▶ [Task details] Write out exactly the lines of the entries below from the one holding "export IMPL_post_route_period_util_pct=96.69" to the one holding "[run 2: power breakdown]", inclusive, and leave out all other lines.

(Record extracts begins)

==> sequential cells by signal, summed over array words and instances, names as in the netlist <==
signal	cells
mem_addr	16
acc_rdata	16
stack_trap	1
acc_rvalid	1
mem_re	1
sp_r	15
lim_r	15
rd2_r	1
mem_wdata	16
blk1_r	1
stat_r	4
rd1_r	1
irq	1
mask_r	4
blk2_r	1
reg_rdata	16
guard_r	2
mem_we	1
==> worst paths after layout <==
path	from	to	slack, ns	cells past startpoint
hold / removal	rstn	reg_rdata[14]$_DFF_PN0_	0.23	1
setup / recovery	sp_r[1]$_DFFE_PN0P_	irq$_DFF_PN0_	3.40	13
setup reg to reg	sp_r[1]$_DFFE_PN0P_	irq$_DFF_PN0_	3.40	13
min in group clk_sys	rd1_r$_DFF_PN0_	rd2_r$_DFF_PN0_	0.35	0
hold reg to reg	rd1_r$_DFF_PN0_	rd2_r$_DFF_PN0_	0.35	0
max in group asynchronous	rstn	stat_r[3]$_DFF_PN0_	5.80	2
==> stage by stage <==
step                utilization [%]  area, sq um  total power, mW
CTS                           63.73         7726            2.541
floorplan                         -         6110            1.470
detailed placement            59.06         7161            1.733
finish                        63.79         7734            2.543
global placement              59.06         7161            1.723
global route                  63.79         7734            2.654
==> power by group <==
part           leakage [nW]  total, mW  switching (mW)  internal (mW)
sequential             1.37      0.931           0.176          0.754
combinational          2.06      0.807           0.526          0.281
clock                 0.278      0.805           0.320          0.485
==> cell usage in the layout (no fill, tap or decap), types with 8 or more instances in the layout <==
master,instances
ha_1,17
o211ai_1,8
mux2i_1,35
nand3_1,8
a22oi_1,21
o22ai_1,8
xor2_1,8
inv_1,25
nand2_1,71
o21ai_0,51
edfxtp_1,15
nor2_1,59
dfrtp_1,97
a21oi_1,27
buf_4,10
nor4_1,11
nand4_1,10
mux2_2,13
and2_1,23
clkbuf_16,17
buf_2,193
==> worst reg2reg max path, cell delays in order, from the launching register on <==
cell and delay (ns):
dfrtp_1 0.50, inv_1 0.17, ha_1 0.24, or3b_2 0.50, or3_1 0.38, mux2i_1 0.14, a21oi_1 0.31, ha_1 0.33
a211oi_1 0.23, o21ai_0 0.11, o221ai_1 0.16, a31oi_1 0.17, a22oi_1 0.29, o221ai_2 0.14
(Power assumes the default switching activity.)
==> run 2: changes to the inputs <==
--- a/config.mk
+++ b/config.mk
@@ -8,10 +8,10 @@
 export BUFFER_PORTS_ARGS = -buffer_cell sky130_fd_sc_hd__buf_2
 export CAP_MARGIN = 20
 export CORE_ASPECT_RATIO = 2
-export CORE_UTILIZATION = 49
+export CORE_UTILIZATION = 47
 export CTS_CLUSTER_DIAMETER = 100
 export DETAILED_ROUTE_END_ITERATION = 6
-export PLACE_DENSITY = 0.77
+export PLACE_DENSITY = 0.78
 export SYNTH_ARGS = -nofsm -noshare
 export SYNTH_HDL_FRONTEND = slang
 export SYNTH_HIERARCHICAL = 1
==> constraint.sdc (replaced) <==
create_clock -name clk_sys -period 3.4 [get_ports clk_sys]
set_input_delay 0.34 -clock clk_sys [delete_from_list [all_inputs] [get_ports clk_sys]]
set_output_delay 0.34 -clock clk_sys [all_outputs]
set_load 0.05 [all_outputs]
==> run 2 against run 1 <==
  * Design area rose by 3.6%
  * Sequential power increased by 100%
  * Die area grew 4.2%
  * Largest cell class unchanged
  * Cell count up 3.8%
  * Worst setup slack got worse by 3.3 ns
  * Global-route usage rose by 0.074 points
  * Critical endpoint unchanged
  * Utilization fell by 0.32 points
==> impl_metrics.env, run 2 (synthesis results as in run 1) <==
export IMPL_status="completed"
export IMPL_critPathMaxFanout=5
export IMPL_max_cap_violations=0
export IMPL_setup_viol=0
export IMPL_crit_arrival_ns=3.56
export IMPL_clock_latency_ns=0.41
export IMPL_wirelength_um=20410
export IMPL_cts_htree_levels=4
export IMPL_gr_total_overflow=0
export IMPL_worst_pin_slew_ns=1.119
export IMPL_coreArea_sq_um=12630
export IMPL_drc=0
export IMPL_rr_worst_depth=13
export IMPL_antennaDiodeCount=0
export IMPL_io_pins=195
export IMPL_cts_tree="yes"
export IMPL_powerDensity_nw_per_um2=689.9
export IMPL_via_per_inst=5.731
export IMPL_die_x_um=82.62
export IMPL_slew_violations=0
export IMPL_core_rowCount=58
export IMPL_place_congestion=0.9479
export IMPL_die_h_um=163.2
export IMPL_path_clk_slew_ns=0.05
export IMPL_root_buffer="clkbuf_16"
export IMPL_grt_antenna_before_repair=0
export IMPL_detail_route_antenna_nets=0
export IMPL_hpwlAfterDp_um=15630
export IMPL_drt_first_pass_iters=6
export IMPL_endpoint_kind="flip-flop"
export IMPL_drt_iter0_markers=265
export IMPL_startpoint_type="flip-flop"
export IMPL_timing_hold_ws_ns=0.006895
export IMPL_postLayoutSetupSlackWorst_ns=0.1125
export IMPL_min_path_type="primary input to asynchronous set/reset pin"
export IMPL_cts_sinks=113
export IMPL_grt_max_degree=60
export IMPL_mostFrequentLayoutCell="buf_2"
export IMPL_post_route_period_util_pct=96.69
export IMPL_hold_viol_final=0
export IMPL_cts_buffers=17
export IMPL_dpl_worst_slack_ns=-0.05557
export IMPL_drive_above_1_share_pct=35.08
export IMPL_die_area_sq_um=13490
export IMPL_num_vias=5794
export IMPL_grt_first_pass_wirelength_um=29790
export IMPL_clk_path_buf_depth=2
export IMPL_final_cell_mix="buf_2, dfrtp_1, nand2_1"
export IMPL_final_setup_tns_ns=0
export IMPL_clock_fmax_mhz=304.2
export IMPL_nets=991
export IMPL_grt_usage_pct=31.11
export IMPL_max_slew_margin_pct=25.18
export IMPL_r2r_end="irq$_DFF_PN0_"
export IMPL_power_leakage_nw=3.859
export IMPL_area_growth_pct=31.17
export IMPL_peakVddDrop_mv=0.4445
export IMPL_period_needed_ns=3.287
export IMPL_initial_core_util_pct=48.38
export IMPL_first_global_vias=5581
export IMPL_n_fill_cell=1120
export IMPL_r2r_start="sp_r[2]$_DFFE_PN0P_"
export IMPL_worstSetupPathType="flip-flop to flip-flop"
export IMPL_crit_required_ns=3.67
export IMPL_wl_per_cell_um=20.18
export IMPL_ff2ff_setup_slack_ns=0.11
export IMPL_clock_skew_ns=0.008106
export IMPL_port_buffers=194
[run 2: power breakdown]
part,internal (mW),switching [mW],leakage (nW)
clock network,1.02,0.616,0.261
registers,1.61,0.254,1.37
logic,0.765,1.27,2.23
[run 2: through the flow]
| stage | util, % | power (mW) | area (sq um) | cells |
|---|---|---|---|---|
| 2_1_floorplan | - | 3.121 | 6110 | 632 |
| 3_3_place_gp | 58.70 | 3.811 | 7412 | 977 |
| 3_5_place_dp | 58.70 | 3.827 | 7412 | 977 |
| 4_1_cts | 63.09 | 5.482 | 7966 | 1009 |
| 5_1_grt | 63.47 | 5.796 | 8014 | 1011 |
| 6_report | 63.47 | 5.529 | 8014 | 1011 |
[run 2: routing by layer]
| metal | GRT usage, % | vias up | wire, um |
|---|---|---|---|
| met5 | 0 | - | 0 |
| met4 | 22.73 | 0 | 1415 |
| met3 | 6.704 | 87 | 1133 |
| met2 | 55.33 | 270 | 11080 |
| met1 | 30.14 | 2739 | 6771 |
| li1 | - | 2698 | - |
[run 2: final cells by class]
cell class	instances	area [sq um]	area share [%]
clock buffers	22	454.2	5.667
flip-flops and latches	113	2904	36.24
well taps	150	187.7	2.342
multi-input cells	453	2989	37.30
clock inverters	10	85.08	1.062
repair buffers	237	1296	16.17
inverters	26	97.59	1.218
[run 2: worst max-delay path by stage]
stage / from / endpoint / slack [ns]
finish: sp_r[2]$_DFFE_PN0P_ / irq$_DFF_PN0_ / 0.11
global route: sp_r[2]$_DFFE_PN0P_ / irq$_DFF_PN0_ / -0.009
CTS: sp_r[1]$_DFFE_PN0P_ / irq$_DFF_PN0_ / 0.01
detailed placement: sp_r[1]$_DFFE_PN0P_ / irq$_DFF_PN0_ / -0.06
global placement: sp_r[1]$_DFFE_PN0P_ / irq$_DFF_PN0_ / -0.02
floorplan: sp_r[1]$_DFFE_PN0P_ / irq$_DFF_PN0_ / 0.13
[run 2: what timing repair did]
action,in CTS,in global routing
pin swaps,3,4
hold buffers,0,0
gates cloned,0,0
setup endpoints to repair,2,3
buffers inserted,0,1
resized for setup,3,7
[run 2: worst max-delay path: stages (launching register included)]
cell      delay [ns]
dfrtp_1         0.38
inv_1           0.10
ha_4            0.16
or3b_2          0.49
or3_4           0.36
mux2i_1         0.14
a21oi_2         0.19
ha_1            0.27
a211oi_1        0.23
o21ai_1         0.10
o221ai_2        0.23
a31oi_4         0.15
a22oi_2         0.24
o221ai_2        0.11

(Record extracts ends)

▶ [Reply to the task]
export IMPL_post_route_period_util_pct=96.69
export IMPL_hold_viol_final=0
export IMPL_cts_buffers=17
export IMPL_dpl_worst_slack_ns=-0.05557
export IMPL_drive_above_1_share_pct=35.08
export IMPL_die_area_sq_um=13490
export IMPL_num_vias=5794
export IMPL_grt_first_pass_wirelength_um=29790
export IMPL_clk_path_buf_depth=2
export IMPL_final_cell_mix="buf_2, dfrtp_1, nand2_1"
export IMPL_final_setup_tns_ns=0
export IMPL_clock_fmax_mhz=304.2
export IMPL_nets=991
export IMPL_grt_usage_pct=31.11
export IMPL_max_slew_margin_pct=25.18
export IMPL_r2r_end="irq$_DFF_PN0_"
export IMPL_power_leakage_nw=3.859
export IMPL_area_growth_pct=31.17
export IMPL_peakVddDrop_mv=0.4445
export IMPL_period_needed_ns=3.287
export IMPL_initial_core_util_pct=48.38
export IMPL_first_global_vias=5581
export IMPL_n_fill_cell=1120
export IMPL_r2r_start="sp_r[2]$_DFFE_PN0P_"
export IMPL_worstSetupPathType="flip-flop to flip-flop"
export IMPL_crit_required_ns=3.67
export IMPL_wl_per_cell_um=20.18
export IMPL_ff2ff_setup_slack_ns=0.11
export IMPL_clock_skew_ns=0.008106
export IMPL_port_buffers=194
[run 2: power breakdown]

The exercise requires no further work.